“Oh That I Could Have Had My Days in the Days When My Father Nephi First Came Out of the Land of Jerusalem”

Brant Gardner

Nephi’s father, Helaman, had exhorted him to remember his heritage, and gave him a name (and his brother as well) that would help them to remember their heritage. This lesson was well learned. When Nephi begins his lament, he begins by tying his desires to the ancestors. He desires to have been with his namesake Nephi in the better times when the people followed the laws of God.

Of course Nephi is using the typical human embellishing of the past, making it better than it was. Nephi does not long for the original familiar tension when the Lamanites forced the first Nephites to flee. He is not speaking of the difficulties that Jacob had in teaching the people, and dealing with the issue of multiple wives. He wishes for an idealized past were all was better, where the great Nephi was in charge, and all sat willingly at his feet.

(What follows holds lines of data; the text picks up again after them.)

### config.mk
export PLATFORM = sky130hd
export DESIGN_NAME = tdpt_rem_unit
export DESIGN_NICKNAME = d
export VERILOG_FILES = /design/src/rtl/core/tdpt_pkg.sv /design/src/rtl/core/tdpt_rem_unit.sv
export SDC_FILE = /design/constraint.sdc
export NUM_CORES = 1
export LEC_CHECK = 0
export BUFFER_PORTS_ARGS = -buffer_cell sky130_fd_sc_hd__buf_2
export CORE_MARGIN = 2
export CORE_UTILIZATION = 40
export CTS_CLUSTER_DIAMETER = 200
export DETAILED_ROUTE_END_ITERATION = 8
export SKIP_LAST_GASP = 1
export SYNTH_ARGS = -nofsm -noshare
export SYNTH_HDL_FRONTEND = slang
export SYNTH_SLANG_ARGS = --single-unit
export TNS_END_PERCENT = 1
### constraint.sdc
create_clock -name i_clk -period 2.5 [get_ports i_clk]
set_input_delay 0.375 -clock i_clk [delete_from_list [all_inputs] [get_ports i_clk]]
set_output_delay 0.375 -clock i_clk [all_outputs]
set_load 0.005 [all_outputs]
### src/rtl/core/tdpt_pkg.sv
// Shared types and constants for the trial division prime test block.
// Used by tdpt_rem_unit and trial_division_prime_test; depends on nothing.
`default_nettype none

package tdpt_pkg;

    localparam int VALUE_WIDTH_DEF = 16;
    localparam int FIRST_DIVISOR   = 2;

    typedef enum logic [1:0] {
        S_IDLE,
        S_CHECK,
        S_DIV,
        S_FINISH
    } t_state;

    typedef struct packed {
        logic start;
    } t_rem_ctrl;

    typedef struct packed {
        logic busy;
        logic done;
        logic rem_zero;
    } t_rem_stat;

endpackage

`default_nettype wire

### src/rtl/core/tdpt_rem_unit.sv
// Iterative remainder unit: restoring division, one dividend bit per cycle.
// Depends on tdpt_pkg for its control and status structs.
`default_nettype none

module tdpt_rem_unit #(
    parameter int VALUE_WIDTH = tdpt_pkg::VALUE_WIDTH_DEF
) (
    input  wire logic                   i_clk,
    input  wire logic                   i_rst_n,
    input  wire tdpt_pkg::t_rem_ctrl    i_ctrl,
    input  wire logic [VALUE_WIDTH-1:0] i_dividend,
    input  wire logic [VALUE_WIDTH-1:0] i_divisor,
    output tdpt_pkg::t_rem_stat         o_stat
);
    import tdpt_pkg::*;

    localparam int CNT_W = $clog2(VALUE_WIDTH);

    logic [VALUE_WIDTH-1:0] r_rem;
    logic [VALUE_WIDTH-1:0] r_dvd;
    logic [CNT_W-1:0]       r_cnt;
    logic                   r_busy;
    logic                   r_done;

    logic [VALUE_WIDTH:0]   w_shift;
    logic [VALUE_WIDTH+1:0] w_diff;
    logic [VALUE_WIDTH-1:0] n_rem;

    always_comb begin
        w_shift = {r_rem, r_dvd[VALUE_WIDTH-1]};
        w_diff  = {1'b0, w_shift} - {2'b00, i_divisor};
        if (w_diff[VALUE_WIDTH+1]) begin
            n_rem = w_shift[VALUE_WIDTH-1:0];
        end else begin
            n_rem = w_diff[VALUE_WIDTH-1:0];
        end
    end

    always_ff @(posedge i_clk) begin
        if (!i_rst_n) begin
            r_busy <= 1'b0;
            r_done <= 1'b0;
            r_cnt  <= '0;
        end else begin
            r_done <= 1'b0;
            if (i_ctrl.start) begin
                r_busy <= 1'b1;
                r_cnt  <= CNT_W'(VALUE_WIDTH - 1);
            end else if (r_busy) begin
                r_cnt <= r_cnt - 1'b1;
                if (r_cnt == '0) begin
                    r_busy <= 1'b0;
                    r_done <= 1'b1;
                end
            end
        end
    end

    always_ff @(posedge i_clk) begin
        if (i_ctrl.start) begin
            r_rem <= '0;
            r_dvd <= i_dividend;
        end else if (r_busy) begin
            r_rem <= n_rem;
            r_dvd <= {r_dvd[VALUE_WIDTH-2:0], 1'b0};
        end
    end

    assign o_stat.busy     = r_busy;
    assign o_stat.done     = r_done;
    assign o_stat.rem_zero = (r_rem == '0);

endmodule

`default_nettype wire

; Word-level counts from Yosys, hierarchy flattened
; Cells that the tools add are included.
[classes]
bitwise = 2
mux = 9
reduce_logical = 4
n_addsub = 2
[op_table]
columns = op, count
row1 = two-way mux 16 bit, 3
row2 = subtractor 17 x 16 -> 18 bit, 1
row3 = zero test 16 bit, 1
row4 = two-way mux 4 bit, 2
row5 = zero test 4 bit, 1
row6 = two-way mux 1 bit, 4
row7 = "subtractor 4 x 1 -> 4 bit, second input constant", 1
row8 = OR reduction 3 bit, 1
row9 = NOT 1 bit, 2
row10 = nonzero test 2 bit, 1
[word_totals]
out_inout_bits = 3
input_bits = 35
regBits = 38
wordCells = 22

; Longest topological paths before layout
[depth]
word_depth = 4
depth_mapped = 10
depth_no_buf = 9

; Least setup slack after synthesis
; No wires, ideal clock.
[synth_timing]
kind = input to register
start = input i_divisor[12]
end = register r_rem[3]
n_path_buf = 1
cell_stages = 9
setup_ns = 0.136
required_time_ns = 2.364
arrival_ns = 1.887
path_slack_ns = 0.478
cell_sequence = inv_1 > ha_1 > buf_6 > a21o_1 > a31oi_2 > nand2_2 > o211a_4 > nor2_4 > o311ai_2
[synth_via]
elab_chain_len = 2
[synth_lines]
columns = element, line
row1 = start: declaration, tdpt_rem_unit.sv:12  ; input wire logic [VALUE_WIDTH-1:0] i_divisor,
row2 = subtractor 17 x 16 -> 18 bit, tdpt_rem_unit.sv:31  ; w_diff = {1'b0, w_shift} - {2'b00, i_divisor};
row3 = two-way mux 16 bit, tdpt_rem_unit.sv:32  ; if (w_diff[VALUE_WIDTH+1]) begin
row4 = end signal: assignment, tdpt_rem_unit.sv:64  ; r_rem <= n_rem;
row5 = end: declaration, tdpt_rem_unit.sv:19  ; logic [VALUE_WIDTH-1:0] r_rem;
; Every way passes these cells.
; A chain may end at the register's enable or synchronous reset.

; Worst setup path in the final report
[layout_timing]
start = register r_rem[5]
end = register r_rem[5]
[layout_via]
elab_chain_len = 2
[layout_lines]
columns = element, line
row1 = subtractor 17 x 16 -> 18 bit, tdpt_rem_unit.sv:31
row2 = two-way mux 16 bit, tdpt_rem_unit.sv:32
; Every way passes these cells.

==> out/metrics.yaml <==
setup_path:
  crit_slowest_cell: "o211ai_4"
  startpoint_type: "flop"
  end_kind: "flop"
  worstPathMaxFanout: 16
  crit_arrival_ns: 2.47
  crit_required_ns: 2.70
  path_cells: "ha_1, a21oi_1, o21a_1, nand2_2, o211ai_4, nand3_1, a311oi_1"
  crit_family: "compound AO/OA/AOI/OAI gates"
  max_stage_delay_ns: 0.42
  r2r_cells: 7
  crit_buf_inv: 0
  critPathKind: "reg2reg"
  cp.depth: 7
clock_tree:
  post_cts_buffers: 0
  ctsResizeCount: 0
  hold_buffers: 0
  cts_sinks: 38
  insertion_delay_ns: 0.28
  htree_levels: 2
  cts_buffer_depth: 2
  cts_buffers: 5
  cts_tree: "done"
  path_clk_slew_ns: 0.07
  root_buffer: "clkbuf_8"
yosys:
  synth_edf_count: 16
  synth_cell_types: 56
  yosysSeqAreaShare_pct: 33.7
  synthTopCellsByCount: "26 x nand2_1, 22 x dfxtp_1, 22 x inv_1"
  synth_cells: 287
  netlist_top_cells_area: "edfxtp_1 18%, dfxtp_1 16%, ha_1 7.8%"
  synth_most_common_cell: "nand2_1"
  syn_avg_cell_area_sq_um: 9.53
  synth_simple_gate_area_share_pct: 16.0
  ys_warn_count: 0
  yosysTopAreaCell: "edfxtp_1"
  syn_area_sq_mm: 0.00273
  synth_top_area_share_pct: 17.6
  synth_top_family_by_area: "compound AO/OA/AOI/OAI gates"
  muxShareOfSynthArea_pct: 6.96
  synth-compound-area-share_pct: 24.6
  ys_ff_latch: 38
  synthAdderAreaFrac_pct: 8.51
  syn-num-nets: 340
  synth_xor_xnor_area_share_pct: 4.16
  synthArstFlopShare_pct: 0
  synth_flop_cell: "dfxtp_1"
floorplanning:
  core_sq_mm: 0.00672
  start_util_pct: 40.7
  die_w_um: 86.7
  fp.dieH_um: 86.7
  fp-row-count: 30
  die-area_sq_mm: 0.00751
  num_io_pins: 38
min_path:
  hp-class: "in2reg"
  min_path_cells: 3
drt:
  drtIter0Drc: 97
  drc_errors: 0
  wl_um: 5960
  wl_per_cell_um: 14.8
  vias: 2180
  dr.pass1.iters: 4
  ant_nets: 0
  post_drt_via_cell_ratio: 5.40
sta:
  relSlewSlack_pct: 38.5
  hold_viol_final: 0
  setup_viol: 0
  drv_slew: 0
  fmax_mhz: 439
  post-route-period-util_pct: 91.0
  fin_worst_skew_ns: 0.00472
  timing.final.crit_period_ns: 2.28
  fin_tns_setup_ns: 0
  worst_pin_slew_ns: 0.920
  grt_setup_unrepaired: "false"
place:
  dpl.hpwl_um: 4500
  io_buffers: 37
  gp_congestion: 0.877
global_routing:
  antenna_found_initial: 0
  grt_max_degree: 17
  grt_pass1_wl_um: 9800
  grt_pass1_vias: 2054
  grtUsageTotal_pct: 16.4
  grt-ovfl-total: 0
final_layout:
  regArea_sq_um: 921
  drive_gt1_share_pct: 27.8
  fillers: 658
  multi_input_area_sq_mm: 0.00165
  syn2layout_area_growth_pct: 12.6
  utilization_pct: 45.8
  diodes: 0
  final_nets: 376
job:
  cap_violations: 0
power:
  ir_drop_mv: 0.179
  total_power_uw: 1480
  leakage_uw: 0.00135
  p_per_area_mw_per_mm2: 479
outcome:
  outcome: "finished clean"
==> worst reg2reg max path: stages (launching register included) <==
cell,delay [ns]
dfxtp_1,0.41
ha_1,0.32
a21oi_1,0.29
o21a_1,0.24
nand2_2,0.11
o211ai_4,0.42
nand3_1,0.13
a311oi_1,0.27
==> kinds of logic (layout without fill, tap and decap cells) <==
kind of cell,count (synthesis),in the layout
mux,17,17
xor+xnor,13,13
compound gates,78,78
buf+inv,37,74
fa+ha+maj,18,18
flops,38,38
simple gates,86,86
==> placed cells by master (no fill, tap or decap), types with 2 or more instances in the layout <==
master,count
nand2_1,26
buf_2,37
nand3_1,7
o211ai_2,2
inv_1,22
nand2b_1,3
nor2b_1,3
xor2_1,10
o311ai_2,4
nor2_1,17
dfxtp_1,22
xnor2_1,3
o21ai_0,6
and2_1,2
a211oi_1,4
nor4_1,5
o21a_1,5
edfxtp_1,16
o31ai_2,3
a31oi_1,3
nor2_4,2
buf_4,7
a21o_1,7
nor3b_1,2
nand4_1,14
o21ai_1,5
a311oi_1,3
a21oi_1,13
mux2_2,16
ha_1,17
clkbuf_8,6
o211ai_1,8
==> flip-flops by register name, summed over array words and instances, names as in the netlist <==
signal and count:
r_cnt 4, r_done 1, r_busy 1, r_dvd 16, r_rem 16
==> per-layer routing <==
layer / wire [um] / GRT usage, % / share of wire, % / vias to the layer above
li1: - / - / - / 1134
met1: 3040 / 23.4 / 51 / 1003
met2: 2680 / 25.7 / 45 / 36
met3: 161 / 2.57 / 2.7 / 7
met4: 80 / 5.11 / 1.3 / 0
met5: 0 / 0 / 0 / -
==> per-stage QoR <==
stage          instance area (sq um)  worst slack (ns)  std cells  hold WS [ns]
2_1_floorplan                   2730             0.478        287         0.467
3_3_place_gp                    2990             0.163        396         0.526
3_5_place_dp                    2990             0.130        396         0.532
4_1_cts                         3080             0.229        404         0.348
5_1_grt                         3080            0.0108        404         0.363
6_report                        3080             0.224        404         0.363
==> path summary, 6_finish.rpt <==
kind                                              from  slack [ns]                      to
worst max-delay path             r_rem[5]$_SDFFE_PP0P_        0.22   r_rem[5]$_SDFFE_PP0P_
worst min-delay path                           i_rst_n        0.36       r_done$_SDFF_PP0_
worst max register to register   r_rem[5]$_SDFFE_PP0P_        0.22   r_rem[5]$_SDFFE_PP0P_
worst min register to register  r_rem[11]$_SDFFE_PP0P_        0.54  r_rem[11]$_SDFFE_PP0P_
==> where the power goes <==
| group | leakage, uW | internal, uW | switching [uW] |
|---|---|---|---|
| registers | 0.000341 | 698 | 25.9 |
| clock network | 0.0000482 | 222 | 201 |
| logic | 0.000956 | 146 | 182 |
| total | 0.00135 | 1070 | 409 |
==> layout make-up <==
class	count	area share, %
well taps	80	3.25
repair buffers	44	7.72
inverters	22	2.68
clock inverters	1	0.163
flip-flops and latches	38	29.9
multi-input cells	212	53.5
clock buffers	7	2.80
No activity file was read; power rests on OpenSTA's default activity.
File: config.mk
export PLATFORM = sky130hd
export DESIGN_NAME = bpa_front
export DESIGN_NICKNAME = d
export VERILOG_FILES = /design/src/rtl/bitmap_page_allocator_unit_defines.svh /design/src/rtl/bpa_pkg.sv /design/src/rtl/bpa_front.sv
export SDC_FILE = /design/constraint.sdc
export NUM_CORES = 1
export LEC_CHECK = 0
export ABC_AREA = 1
export BUFFER_PORTS_ARGS = -buffer_cell sky130_fd_sc_hd__buf_4
export CAP_MARGIN = 20
export CORE_AREA = 5 5 89 99
export DETAILED_ROUTE_END_ITERATION = 16
export DIE_AREA = 0 0 94 104
export PLACE_DENSITY_LB_ADDON = 0.12
export SYNTH_ARGS = -nofsm -noshare
export SYNTH_HDL_FRONTEND = slang
export SYNTH_SLANG_ARGS = --single-unit
File: constraint.sdc
create_clock -name vclk -period 3.1
set_input_delay 0.62 -clock vclk [all_inputs]
set_output_delay 0.62 -clock vclk [all_outputs]
set_load 0.01 [all_outputs]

This tells us that Nephi was as human as the rest of us, and that while he certainly had read much of the records of the past, he probably did with them what we tend to do with the scriptures – that is, read the “good parts” and skip quickly over the parts that are of less interest. For Nephi, the record of the past held some idyllic version of a people sitting willingly at the feet of the great first prophet.

Textual: Mormon is inserting this lament from Nephi’s writings. The lament consists of verses 7-9, and must be considered to be copies of the text directly from Nephi’s record, without any editorial comment from Mormon. Mormon returns to editorializing in verse 10.